*EXERCISE DESCRIPTION*
Your task is to work out how many lines in the data that follows hold "then" and to state that number alone.

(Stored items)
###
File: src/core/sac_ctrl.sv
// Successive-approximation converter control with registers and conversion sequencer.
//
// The implementer's own choices: the register addresses and strobed register access.
`timescale 1ns/1ps
`include "sac_params.svh"
module sac_ctrl (
  clk,
  rst_n,
  bus_req,
  rdata,
  stop_mode,
  watch_mode,
  timer_output_trigger,
  cmp_decision,
  analog_ctl,
  irq,
  irq_number
);
  import sac_pkg::*;

  input wire logic clk;
  input wire logic rst_n;
  input wire sac_pkg::sac_bus_req_t bus_req;
  output logic [7:0] rdata;
  input wire logic stop_mode;
  input wire logic watch_mode;
  input wire logic timer_output_trigger;
  input wire logic cmp_decision;
  output sac_pkg::sac_analog_ctl_t analog_ctl;
  output logic irq;
  output logic [4:0] irq_number;

  // ----------------------------------------------------------------
  // Register state
  // ----------------------------------------------------------------
  logic [3:0] channel_reg;
  logic reference_switch_control_reg;
  logic completion_flag_reg;
  logic conversion_busy_flag_reg;
  logic [7:0] conv_control_reg_b;
  logic [1:0] result_upper_reg;
  logic [7:0] result_lower_reg;
  logic [7:0] rdata_reg;
  logic [9:0] sar_reg;
  logic [9:0] sar_next;
  sac_state_t state_reg;
  sac_state_t state_next;
  logic [3:0] step_reg;
  logic [3:0] step_next;
  logic [1:0] startup_reg;
  logic [1:0] startup_next;
  logic [7:0] res_lo_sel;
  logic [1:0] res_hi_sel;
  logic sample_reg;
  logic compare_reg;
  logic [3:0] bit_index_reg;
  genvar gi;

  // ----------------------------------------------------------------
  // Functions
  // ----------------------------------------------------------------
  // Each decode used in several places lives in one function, so the copies cannot disagree.
  function automatic logic addr_hit(
    input logic [1:0] addr,
    input logic [1:0] ofs
  );
    return (addr == ofs);
  endfunction

  function automatic logic state_is(
    input sac_state_t cur,
    input sac_state_t want
  );
    return (cur == want);
  endfunction

  // ----------------------------------------------------------------
  // Decoding
  // ----------------------------------------------------------------
  wire hit_a = addr_hit(bus_req.addr, `SAC_OFS_CTRL_A);
  wire hit_b = addr_hit(bus_req.addr, `SAC_OFS_CTRL_B);
  wire hit_hi = addr_hit(bus_req.addr, `SAC_OFS_RES_HI);
  wire in_compare = state_is(state_reg, SAC_COMPARE);
  wire wr_a = bus_req.wr && hit_a;
  wire wr_b = bus_req.wr && hit_b;
  wire wr_done_clear = wr_a && !bus_req.wdata[`SAC_A_DONE];
  wire [3:0] wr_channel = bus_req.wdata[`SAC_A_CHAN_LSB+:4];
  wire wr_refsw = bus_req.wdata[`SAC_A_REFSW];
  wire abort = stop_mode || watch_mode;
  wire continuous_trigger_enable = conv_control_reg_b[`SAC_B_CONT];
  wire hw_start_source_select = conv_control_reg_b[`SAC_B_HWSRC];
  wire precision_select = conv_control_reg_b[`SAC_B_PREC8];
  wire completion_irq_enable = conv_control_reg_b[`SAC_B_IRQEN];
  wire [1:0] sampling_time = conv_control_reg_b[`SAC_B_TIM_LSB+:2];
  wire [1:0] conv_clock_select = conv_control_reg_b[`SAC_B_CKSEL_LSB+:2];
  wire sw_start = wr_a && bus_req.wdata[`SAC_A_START];
  wire hw_edge;
  // A hardware start needs both the continuous enable and the timer source; either alone does nothing.
  wire hw_start = continuous_trigger_enable && hw_start_source_select && hw_edge;
  wire start_req = (sw_start || hw_start) && !abort;
  wire ck_tick;
  wire [3:0] sample_len = {2'h0, sampling_time} + 4'h1;
  wire [3:0] last_step = precision_select ? 4'h7 : 4'h9;
  wire compare_done = in_compare && (step_reg == `SAC_COMPARE_STEPS);
  wire startup_met = (startup_reg != 2'h0);
  wire sample_last = ck_tick && ((step_reg + 4'h1) == sample_len);
  wire compare_bit = ck_tick && (step_reg <= last_step);
  wire finish = compare_done && !abort;

  // Hardware edges pass through a synchroniser before they may start anything.
  sac_edge_sync u_edge (
    .clk(clk),
    .rst_n(rst_n),
    .din(timer_output_trigger),
    .rise(hw_edge)
  );

  // The divider restarts at a start request so phases line up with the conversion clock.
  sac_clkdiv u_div (
    .clk(clk),
    .rst_n(rst_n),
    .sel(conv_clock_select),
    .sync_clr(start_req),
    .tick(ck_tick)
  );

  // ----------------------------------------------------------------
  // Sequencer
  // ----------------------------------------------------------------
  always_comb begin
    state_next = state_reg;
    step_next = step_reg;
    startup_next = startup_reg;
    sar_next = sar_reg;
    if (abort) begin
      state_next = SAC_IDLE;
    end else if (start_req) begin
      state_next = SAC_START;
      startup_next = 2'h0;
      step_next = 4'h0;
      sar_next = 10'h000;
    end else begin
      unique case (state_reg)
        SAC_IDLE: begin
          state_next = SAC_IDLE;
        end
        SAC_START: begin
          // At least two machine clocks, then leave on the next conversion clock.
          if (startup_reg != 2'h2) begin
            startup_next = startup_reg + 2'h1;
          end
          if (startup_met && ck_tick) begin
            state_next = SAC_SAMPLE;
            step_next = 4'h0;
          end
        end
        SAC_SAMPLE: begin
          if (ck_tick) begin
            step_next = step_reg + 4'h1;
            if (sample_last) begin
              state_next = SAC_COMPARE;
              step_next = 4'h0;
            end
          end
        end
        SAC_COMPARE: begin
          // Ten conversion clocks, with decisions on all ten or on the first eight at 8-bit precision, then one machine clock to transfer.
          if (step_reg == `SAC_COMPARE_STEPS) begin
            state_next = SAC_IDLE;
          end else if (ck_tick) begin
            if (compare_bit) begin
              sar_next[4'h9 - step_reg] = cmp_decision;
            end
            step_next = step_reg + 4'h1;
          end
        end
        default: begin
          state_next = SAC_IDLE;
        end
      endcase
    end
  end

  always_ff @(posedge clk or negedge rst_n) begin
    if (!rst_n) begin
      state_reg <= SAC_IDLE;
      step_reg <= 4'h0;
      startup_reg <= 2'h0;
      sar_reg <= 10'h000;
    end else begin
      state_reg <= state_next;
      step_reg <= step_next;
      startup_reg <= startup_next;
      sar_reg <= sar_next;
    end
  end

  // ----------------------------------------------------------------
  // Flags and results
  // ----------------------------------------------------------------
  // Abort outranks a start in the same cycle, so stop mode never leaves the busy flag set.
  always_ff @(posedge clk or negedge rst_n) begin
    if (!rst_n) begin
      conversion_busy_flag_reg <= 1'b0;
    end else if (abort) begin
      conversion_busy_flag_reg <= 1'b0;
    end else if (start_req) begin
      conversion_busy_flag_reg <= 1'b1;
    end else if (finish) begin
      conversion_busy_flag_reg <= 1'b0;
    end
  end

  // Set wins over a clear written in the same cycle, so no completion is lost.
  always_ff @(posedge clk or negedge rst_n) begin
    if (!rst_n) begin
      completion_flag_reg <= 1'b0;
    end else if (finish) begin
      completion_flag_reg <= 1'b1;
    end else if (wr_done_clear) begin
      completion_flag_reg <= 1'b0;
    end
  end

  // Results only change on a finished conversion; 8-bit results sit in the low byte.
  generate
    for (gi = 0; gi < 8; gi = gi + 1) begin : g_res_lo
      assign res_lo_sel[gi] = precision_select ? sar_reg[gi + 2] : sar_reg[gi];
    end
  endgenerate
  assign res_hi_sel = precision_select ? 2'h0 : sar_reg[9:8];

  always_ff @(posedge clk or negedge rst_n) begin
    if (!rst_n) begin
      result_upper_reg <= 2'h0;
      result_lower_reg <= 8'h00;
    end else if (finish) begin
      result_upper_reg <= res_hi_sel;
      result_lower_reg <= res_lo_sel;
    end
  end

  // Channel changes mid-conversion are not blocked; software is expected to avoid them.
  always_ff @(posedge clk or negedge rst_n) begin
    if (!rst_n) begin
      channel_reg <= 4'h0;
      reference_switch_control_reg <= 1'b0;
      conv_control_reg_b <= `SAC_RST_CTRL_B;
    end else begin
      if (wr_a) begin
        channel_reg <= wr_channel;
        reference_switch_control_reg <= wr_refsw;
      end
      if (wr_b) begin
        conv_control_reg_b <= bus_req.wdata;
      end
    end
  end

  // ----------------------------------------------------------------
  // Read port and outputs
  // ----------------------------------------------------------------
  // The start bit always reads zero; it is a strobe, not a state.
  wire [7:0] ctrl_a_view = {
    channel_reg,
    completion_flag_reg,
    conversion_busy_flag_reg,
    reference_switch_control_reg,
    1'b0
  };
  wire [7:0] rd_mux = hit_a ? ctrl_a_view :
                      hit_b ? conv_control_reg_b :
                      hit_hi ? {6'h00, result_upper_reg} :
                      result_lower_reg;

  // Cycles without a read return zero, so a stale value is never mistaken for fresh data.

  always_ff @(posedge clk or negedge rst_n) begin
    if (!rst_n) begin
      rdata_reg <= 8'h00;
    end else if (bus_req.rd) begin
      rdata_reg <= rd_mux;
    end else begin
      rdata_reg <= 8'h00;
    end
  end

  assign rdata = rdata_reg;
  assign irq = completion_flag_reg && completion_irq_enable;
  assign irq_number = `SAC_IRQ_NUMBER;

  // ----------------------------------------------------------------
  // Analog interface
  // ----------------------------------------------------------------
  // The controls come straight from flip-flops so the switches never see a decode glitch.
  always_ff @(posedge clk or negedge rst_n) begin
    if (!rst_n) begin
      sample_reg <= 1'b0;
      compare_reg <= 1'b0;
      bit_index_reg <= 4'h9;
    end else begin
      sample_reg <= state_is(state_next, SAC_SAMPLE);
      compare_reg <= state_is(state_next, SAC_COMPARE);
      bit_index_reg <= 4'h9 - step_next;
    end
  end

  assign analog_ctl.channel = channel_reg;
  assign analog_ctl.sample = sample_reg;
  assign analog_ctl.compare = compare_reg;
  assign analog_ctl.bit_index = bit_index_reg;
  assign analog_ctl.ref_on = reference_switch_control_reg;
endmodule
###
*YOUR SOLUTION*
2